Lors d’un cambriolage foiré, deux frères sont pris au piège. Le plus jeune, Dave, parvient à s’en sortir alors que son aîné Kenneth est condamné à une peine de prison. Quatre ans plus tard, Kenneth est libéré et Dave l’accueille. Prêt à démarrer une nouvelle vie, l’ex-détenu ne se doute pas que la femme qu’il aime vit désormais avec son petit frère. Il va alors peu à peu basculer dans la violence.
Polar noir, Les Ardennes est une œuvre désespérée où le malheureux destin des protagonistes semble scellé dès les premiers instants. Evoluant dans un paysage où la violence et la drogue font partie du quotidien, les frères font chacun à leur manière face à leur terne réalité. Dans leurs antagonismes, Dave et Kenneth rappellent quelque peu le duo interprété par Harvey Keitel et Robert De Niro dans Mean Streets.

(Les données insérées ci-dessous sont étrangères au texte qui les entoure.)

$ cat config.mk
export PLATFORM = sky130hd
export DESIGN_NAME = pscr_regs
export DESIGN_NICKNAME = d
export VERILOG_FILES = /design/src/design/pscr_pkg.sv /design/src/design/pscr_regs.sv
export SDC_FILE = /design/constraint.sdc
export NUM_CORES = 1
export LEC_CHECK = 0
export BUFFER_PORTS_ARGS = -buffer_cell sky130_fd_sc_hd__buf_2
export CAP_MARGIN = 20
export CORE_MARGIN = 2
export CORE_UTILIZATION = 47
export CTS_BUF_LIST = sky130_fd_sc_hd__clkbuf_8
export CTS_CLUSTER_DIAMETER = 100
export DETAILED_ROUTE_END_ITERATION = 6
export GPL_ROUTABILITY_DRIVEN = 0
export PLACE_DENSITY = 0.7
export SYNTH_ARGS = -nofsm -noshare
export SYNTH_HDL_FRONTEND = slang
export SYNTH_SLANG_ARGS = --single-unit
export TNS_END_PERCENT = 10
$ cat constraint.sdc
create_clock -name sys_clk_i -period 2.7 [get_ports sys_clk_i]
set_input_delay 0.405 -clock sys_clk_i [delete_from_list [all_inputs] [get_ports sys_clk_i]]
set_output_delay 0.405 -clock sys_clk_i [all_outputs]
set_load 0.01 [all_outputs]
`src/flash_reset_pkg.sv`:
```
// Constants and types for the flash hardware reset and power-on controller.
// Functional notes
// Full reset only after reset pin held low at least the minimum pulse.
// Reset completion gives standby, volatile defaults and 3-byte addressing.
// Reset during program or erase aborts that operation at once.
// Serial data output stays high impedance while reset is active.
// Host keeps select high for release-to-select time after reset release.
// Recovery 40 us after decode reset, 35 us after read reset.
// Recovery 310 us when reset interrupted a page program.
// Erase recovery 12 ms sector, 25 ms block, 100 ms full array.
// Recovery 40 ms when reset interrupted a register write.
// Power-up enters standby, not deep power-down, with write latch clear.
// Supply below write-inhibit threshold holds logic in reset.
// Host keeps device deselected during power transitions and settling.
// During recovery select activity is ignored and busy is not shown.
package flash_reset_pkg;
  localparam int CLK_MHZ = 100;
  localparam int MIN_RESTART_LOW_PULSE_US = 10;
  localparam int RESTART_RELEASE_TO_SELECT_US = 10;
  localparam int POWER_ON_RECOVERY_US = 35;
  localparam int RECOVERY_DECODE_US = 40;
  localparam int RECOVERY_READ_US = 35;
  localparam int RECOVERY_PROGRAM_US = 310;
  localparam int RECOVERY_SECTOR_MS = 12;
  localparam int RECOVERY_BLOCK_MS = 25;
  localparam int RECOVERY_CHIP_MS = 100;
  localparam int RECOVERY_REG_WRITE_MS = 40;
  localparam int MIN_RESTART_LOW_PULSE_CYC = MIN_RESTART_LOW_PULSE_US * CLK_MHZ;
  localparam int POWER_ON_RECOVERY_CYC = POWER_ON_RECOVERY_US * CLK_MHZ;
  localparam int RECOVERY_DECODE_CYC = RECOVERY_DECODE_US * CLK_MHZ;
  localparam int RECOVERY_READ_CYC = RECOVERY_READ_US * CLK_MHZ;
  localparam int RECOVERY_PROGRAM_CYC = RECOVERY_PROGRAM_US * CLK_MHZ;
  localparam int RECOVERY_SECTOR_CYC = RECOVERY_SECTOR_MS * 1000 * CLK_MHZ;
  localparam int RECOVERY_BLOCK_CYC = RECOVERY_BLOCK_MS * 1000 * CLK_MHZ;
  localparam int RECOVERY_CHIP_CYC = RECOVERY_CHIP_MS * 1000 * CLK_MHZ;
  localparam int RECOVERY_REG_WRITE_CYC = RECOVERY_REG_WRITE_MS * 1000 * CLK_MHZ;
  localparam int CNT_W = 24;

  typedef enum logic [2:0] {
    OP_IDLE,
    OP_DECODE,
    OP_READ,
    OP_PROGRAM,
    OP_SECTOR_ERASE,
    OP_BLOCK_ERASE,
    OP_CHIP_ERASE,
    OP_REG_WRITE
  } op_kind_t;

  typedef enum logic [1:0] {
    ST_POWER_HOLD,
    ST_RESET_LOW,
    ST_RECOVER,
    ST_READY
  } seq_state_t;
endpackage

```
`src/flash_reset_ctrl.sv`:
```
// Hardware reset and power-on sequencer for the serial flash core.
`timescale 1ns/1ps
module flash_reset_ctrl #(
  parameter int LOW_PULSE_CYC = flash_reset_pkg::MIN_RESTART_LOW_PULSE_CYC,
  parameter int PWR_REC_CYC = flash_reset_pkg::POWER_ON_RECOVERY_CYC,
  parameter int DECODE_CYC = flash_reset_pkg::RECOVERY_DECODE_CYC,
  parameter int READ_CYC = flash_reset_pkg::RECOVERY_READ_CYC,
  parameter int PROGRAM_CYC = flash_reset_pkg::RECOVERY_PROGRAM_CYC,
  parameter int SECTOR_CYC = flash_reset_pkg::RECOVERY_SECTOR_CYC,
  parameter int BLOCK_CYC = flash_reset_pkg::RECOVERY_BLOCK_CYC,
  parameter int CHIP_CYC = flash_reset_pkg::RECOVERY_CHIP_CYC,
  parameter int REG_WRITE_CYC = flash_reset_pkg::RECOVERY_REG_WRITE_CYC
) (
  input wire logic i_clk,
  input wire logic i_resetn,
  input wire logic i_restart_n,
  input wire logic i_supply_ok,
  input wire logic i_cs_n,
  input wire flash_reset_pkg::op_kind_t i_op_kind,
  input wire logic i_so_data,
  input wire logic i_so_oe,
  output logic o_so_data,
  output logic o_so_oe,
  output logic o_core_reset,
  output logic o_op_abort,
  output logic o_ready,
  output logic o_busy,
  output logic o_cs_n_core,
  output logic o_write_enable_latch_clr,
  output logic o_addr_4byte,
  output logic o_deep_power_down
);
  import flash_reset_pkg::*;

  localparam int MAXC = CHIP_CYC;

  initial begin
    if (LOW_PULSE_CYC < 1 || PWR_REC_CYC < 1 || DECODE_CYC < 1 ||
        READ_CYC < 1 || PROGRAM_CYC < 1 || SECTOR_CYC < 1 ||
        BLOCK_CYC < 1 || CHIP_CYC < 1 || REG_WRITE_CYC < 1 ||
        MAXC >= (1 << CNT_W) || SECTOR_CYC > MAXC || BLOCK_CYC > MAXC ||
        REG_WRITE_CYC > MAXC)
      $error("flash_reset_ctrl: count parameters out of range");
  end

  function automatic logic [CNT_W-1:0] rec_len(input op_kind_t k);
    case (k)
      OP_DECODE: rec_len = CNT_W'(DECODE_CYC);
      OP_READ: rec_len = CNT_W'(READ_CYC);
      OP_PROGRAM: rec_len = CNT_W'(PROGRAM_CYC);
      // erase recovery lengths
      OP_SECTOR_ERASE: rec_len = CNT_W'(SECTOR_CYC);
      OP_BLOCK_ERASE: rec_len = CNT_W'(BLOCK_CYC);
      OP_CHIP_ERASE: rec_len = CNT_W'(CHIP_CYC);
      // register write recovery
      OP_REG_WRITE: rec_len = CNT_W'(REG_WRITE_CYC);
      default: rec_len = CNT_W'(READ_CYC);
    endcase
  endfunction

  seq_state_t state_ff, nxt_state;
  logic [CNT_W-1:0] cnt_ff, nxt_cnt;
  logic [CNT_W-1:0] rec_ff, nxt_rec;
  logic abort_ff, nxt_abort;

  always_comb begin
    nxt_state = state_ff;
    nxt_cnt = cnt_ff;
    nxt_rec = rec_ff;
    nxt_abort = 1'b0;
    case (state_ff)
      ST_POWER_HOLD: begin
        nxt_cnt = '0;
        if (i_supply_ok) begin
          nxt_state = ST_RECOVER;
          nxt_rec = CNT_W'(PWR_REC_CYC);
        end
      end
      ST_RESET_LOW: begin
        if (i_restart_n) begin
          // short pulses skip recovery and return straight to ready
          if (cnt_ff >= CNT_W'(LOW_PULSE_CYC)) begin
            nxt_state = ST_RECOVER;
          end else begin
            nxt_state = ST_READY;
          end
          nxt_cnt = '0;
        end else if (cnt_ff < CNT_W'(LOW_PULSE_CYC)) begin
          nxt_cnt = cnt_ff + 1'b1;
        end
      end
      ST_RECOVER: begin
        // recovery length chosen by op
        if (!i_restart_n) begin
          nxt_state = ST_RESET_LOW;
          nxt_cnt = CNT_W'(1);
        end else if (cnt_ff + 1'b1 >= rec_ff) begin
          nxt_state = ST_READY;
          nxt_cnt = '0;
        end else begin
          nxt_cnt = cnt_ff + 1'b1;
        end
      end
      ST_READY: begin
        if (!i_restart_n) begin
          nxt_state = ST_RESET_LOW;
          nxt_cnt = CNT_W'(1);
          // latch interrupted op length
          nxt_rec = rec_len(i_op_kind);
          // abort program, erase or register write
          nxt_abort = (i_op_kind == OP_PROGRAM) ||
                      (i_op_kind == OP_SECTOR_ERASE) ||
                      (i_op_kind == OP_BLOCK_ERASE) ||
                      (i_op_kind == OP_CHIP_ERASE) ||
                      (i_op_kind == OP_REG_WRITE);
        end
      end
      default: nxt_state = ST_POWER_HOLD;
    endcase
    // low supply forces reset
    if (!i_supply_ok) begin
      nxt_state = ST_POWER_HOLD;
      nxt_cnt = '0;
    end
  end

  always_ff @(posedge i_clk) begin
    if (!i_resetn) begin
      state_ff <= ST_POWER_HOLD;
      cnt_ff <= '0;
      rec_ff <= '0;
      abort_ff <= 1'b0;
    end else begin
      state_ff <= nxt_state;
      cnt_ff <= nxt_cnt;
      rec_ff <= nxt_rec;
      abort_ff <= nxt_abort;
    end
  end

  logic so_data_ff, nxt_so_data;
  logic so_oe_ff, nxt_so_oe;
  logic in_reset;

  assign in_reset = (state_ff != ST_READY) || !i_restart_n;

  always_comb begin
    // output released in reset
    nxt_so_oe = i_so_oe && !in_reset && i_restart_n;
    nxt_so_data = nxt_so_oe ? i_so_data : 1'b0;
  end

  always_ff @(posedge i_clk) begin
    if (!i_resetn) begin
      so_oe_ff <= 1'b0;
      so_data_ff <= 1'b0;
    end else begin
      so_oe_ff <= nxt_so_oe;
      so_data_ff <= nxt_so_data;
    end
  end

  assign o_so_oe = so_oe_ff && i_restart_n;
  assign o_so_data = so_data_ff;
  // core held at defaults until ready
  assign o_core_reset = in_reset;
  assign o_write_enable_latch_clr = in_reset;
  assign o_addr_4byte = 1'b0;
  // never deep power-down
  assign o_deep_power_down = 1'b0;
  assign o_op_abort = abort_ff;
  assign o_ready = !in_reset;
  // select ignored, busy hidden
  assign o_cs_n_core = in_reset ? 1'b1 : i_cs_n;
  assign o_busy = 1'b0;
endmodule

```
File: config.mk
export PLATFORM = sky130hd
export DESIGN_NAME = gpt_timer
export DESIGN_NICKNAME = d
export VERILOG_FILES = /design/src/gpt_pkg.sv /design/src/gpt_sync.sv /design/src/gpt_timer.sv
export SDC_FILE = /design/constraint.sdc
export NUM_CORES = 1
export LEC_CHECK = 0
export BUFFER_PORTS_ARGS = -buffer_cell sky130_fd_sc_hd__buf_2
export CAP_MARGIN = 30
export CORE_MARGIN = 2
export CORE_UTILIZATION = 35
export CTS_CLUSTER_DIAMETER = 50
export DETAILED_ROUTE_END_ITERATION = 8
export PLACE_DENSITY = 0.58
export SYNTH_ARGS = -nofsm -noshare
export SYNTH_HDL_FRONTEND = slang
export SYNTH_HIERARCHICAL = 1
export SYNTH_SLANG_ARGS = --single-unit
File: constraint.sdc
create_clock -name I_SYS_CLK -period 7.2 [get_ports I_SYS_CLK]
set_input_delay 1.08 -clock I_SYS_CLK [delete_from_list [all_inputs] [get_ports I_SYS_CLK]]
set_output_delay 1.08 -clock I_SYS_CLK [all_outputs]
set_load 0.03 [all_outputs]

Le premier tente de mener une vie honnête et de préserver son couple en le gardant secret. Le second est instinctif, impulsif et jaloux. Son incapacité à communiquer engendre de nombreux conflits qui se règlent généralement aux poings.
Contrairement au premier succès de Scorsese, Les Ardennes ne revendique en rien l’attachement à un quartier et la nostalgie d’une jeunesse où l’on grandit soudés. Les protagonistes vivent dans un paysage lugubre duquel on ne retient que le béton, la sensation d’étouffement et l’éparpillement d’une vie qui leur échappe constamment. Des couleurs bleues et grises se détachent uniquement la devanture rouge d’un bar, les phares d’une voiture ou les néons d’un parking souterrain.
Dans l’esthétique, Les Ardennes se rapproche plutôt de Bullhead ou Fargo, avec lequel il partage également l’humour noir. Dans le deuxième acte, les frères retournent dans les Ardennes, l’un de leurs plus beaux souvenirs d’enfance, afin de réparer une bourde. Alors que ce périple devait les sauver, il ne fera que les confronter à une galerie de personnages et une série d’événements à la fois plausibles, absurdes et surtout très brutaux.
Alors que l’on pensait assister à un polar social explorant la dualité entre deux frères, déjà brillamment traitée par James Gray (La nuit nous appartient) et d’autres cinéastes, le long métrage prend une toute autre tournure. Le réalisateur Robin Pront et le scénariste Jeroen Perceval, également interprète de Dave, laissent place à la surprise et à une horreur qui ne cesse de croître. Le fossé entre Kenneth et Dave se creuse. Les dialogues traduisent le malaise d’un homme totalement perdu et la folie de son frère.
Le dénouement sauvage est logique mais le metteur en scène détourne notre attention avec des sous intrigues outrancières et l’on ne voit rien venir. En jouant dans la seconde moitié sur les ellipses, en prononçant les différences entre les deux frères et en les confrontant à des fous sans morale, Robin Pront transforme Les Ardennes en série B totalement maîtrisée proche des œuvres de Nicolas Winding Refn et Walter Hill.